Feature extraction and selection were performed in Python 3.9.12 using the open-source libraries PyRadiomics [34] (v3.0.1) and scikit-learn [35] (v1.0.2), respectively. First, 14 shape features were extracted for each VOI, and then the following radiomics features were extracted from PET and CT images, respectively: 18 first-order statistical features, 24 gray level co-occurrence matrix (GLCM) features, 14 gray level dependence matrix (GLDM) features, 16 gray level run length matrix (GLRLM) features, 16 gray level size zone features matrix (GLSZM) features, 5 neighboring gray tone difference matrix (NGTDM) features, and 744 wavelet features. In addition, 22 SUV associated semi-quantitative indicators such as SUVmax, SUVpeak, and SUVmean for each VOI were calculated using the PET-IndiC plugin of 3D Slicer.

Levene’s test was used to assess the equality of variances for all 1710 features to make the decision on whether to use an independent two-sample t-test or the Welch’s t-test [36]. Then, features with statistical significance (P < 0.05) were kept in the subset of radiomics features. Furthermore, the features were dimensionality reduced using least absolute shrinkage and selection operator (LASSO) regression through 100,000 iterations and 10 cross-validations, and the dimensionality-reduced features were used to build radiomics models.

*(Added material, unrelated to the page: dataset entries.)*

--- src/rtl/axis_pkt_sink.sv ---
// AXI4-Stream byte sink: FWFT FIFO toward a local consumer, plus per-packet
// length/checksum/count characterisation on ingress.
module axis_pkt_sink #(
    parameter int unsigned DATA_W = 8,
    parameter int unsigned DEPTH  = 8
) (
    input  logic                     clk,
    input  logic                     rst,
    input  logic                     s_axis_tvalid,
    output logic                     s_axis_tready,
    input  logic [DATA_W-1:0]        s_axis_tdata,
    input  logic                     s_axis_tlast,
    input  logic                     rd_en,
    output logic                     rd_valid,
    output logic [DATA_W-1:0]        rd_data,
    output logic                     rd_last,
    output logic [$clog2(DEPTH):0]   level,
    output logic                     in_pkt,
    output logic                     pkt_done,
    output logic [7:0]               pkt_len,
    output logic [7:0]               pkt_sum,
    output logic [15:0]              pkt_cnt
);

    localparam int unsigned PtrW = $clog2(DEPTH);
    localparam int unsigned LvlW = PtrW + 1;

    typedef enum logic [0:0] {StIdle, StRx} state_e;

    logic [DATA_W:0]   mem_q [DEPTH];
    logic [PtrW-1:0]   wr_ptr_q, wr_ptr_d;
    logic [PtrW-1:0]   rd_ptr_q, rd_ptr_d;
    logic [LvlW-1:0]   level_q, level_d;

    state_e            state_q;
    logic [7:0]        len_acc_q, sum_acc_q;
    logic              pkt_done_q;
    logic [7:0]        pkt_len_q, pkt_sum_q;
    logic [15:0]       pkt_cnt_q;

    logic              accept, pop;
    logic [7:0]        len_inc, sum_inc;
    logic [DATA_W:0]   head;

    // Ready comes from registered level only; a same-cycle pop never frees a full slot.
    assign s_axis_tready = rst && (level_q != LvlW'(DEPTH));
    assign rd_valid      = (level_q != '0);
    assign accept        = s_axis_tvalid && s_axis_tready;
    assign pop           = rd_en && rd_valid;

    assign head    = mem_q[rd_ptr_q];
    assign rd_data = rd_valid ? head[DATA_W-1:0] : '0;
    assign rd_last = rd_valid ? head[DATA_W] : 1'b0;
    assign level   = level_q;

    assign len_inc = (len_acc_q == 8'hFF) ? 8'hFF : len_acc_q + 8'd1;
    assign sum_inc = sum_acc_q + s_axis_tdata[7:0];

    assign in_pkt   = (state_q == StRx);
    assign pkt_done = pkt_done_q;
    assign pkt_len  = pkt_len_q;
    assign pkt_sum  = pkt_sum_q;
    assign pkt_cnt  = pkt_cnt_q;

    always_comb begin
        wr_ptr_d = wr_ptr_q;
        rd_ptr_d = rd_ptr_q;
        level_d  = level_q;
        if (accept) wr_ptr_d = wr_ptr_q + PtrW'(1);
        if (pop)    rd_ptr_d = rd_ptr_q + PtrW'(1);
        if (accept && !pop)      level_d = level_q + LvlW'(1);
        else if (pop && !accept) level_d = level_q - LvlW'(1);
    end

    always_ff @(posedge clk) begin
        if (accept) mem_q[wr_ptr_q] <= {s_axis_tlast, s_axis_tdata};
    end

    always_ff @(posedge clk) begin
        if (!rst) begin
            wr_ptr_q <= '0;
            rd_ptr_q <= '0;
            level_q  <= '0;
        end else begin
            wr_ptr_q <= wr_ptr_d;
            rd_ptr_q <= rd_ptr_d;
            level_q  <= level_d;
        end
    end

    always_ff @(posedge clk) begin
        if (!rst) begin
            state_q    <= StIdle;
            len_acc_q  <= '0;
            sum_acc_q  <= '0;
            pkt_done_q <= 1'b0;
            pkt_len_q  <= '0;
            pkt_sum_q  <= '0;
            pkt_cnt_q  <= '0;
        end else begin
            pkt_done_q <= 1'b0;
            if (accept) begin
                if (s_axis_tlast) begin
                    state_q    <= StIdle;
                    pkt_len_q  <= len_inc;
                    pkt_sum_q  <= sum_inc;
                    pkt_cnt_q  <= pkt_cnt_q + 16'd1;
                    pkt_done_q <= 1'b1;
                    len_acc_q  <= '0;
                    sum_acc_q  <= '0;
                end else begin
                    state_q   <= StRx;
                    len_acc_q <= len_inc;
                    sum_acc_q <= sum_inc;
                end
            end
        end
    end

endmodule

Model Development and Validation

The machine learning models were built and trained on a per patient level and a per lesion level, respectively. Firstly, all patients or lesions were randomly divided into training and validation sets with a ratio of 7:3 by 10 times cross-validation. Then, two different types of models were built. The first model was named as PET/CT-based model. In this model, CT radiomics and PET radiomics features were analyzed. The second model was named as SUV/CT-based model. In this model, CT radiomics features and only SUV-associated semi-quantitative indicators extracted from PET were analyzed. Subsequently, five different machine learning classifiers including logistic regression (LR), linear support vector machine (LSVM), support vector machine with the radial basis function kernel (SVM-RBF), neural networks (NN), and adaptive boosting (ADA) were applied to each constructed model.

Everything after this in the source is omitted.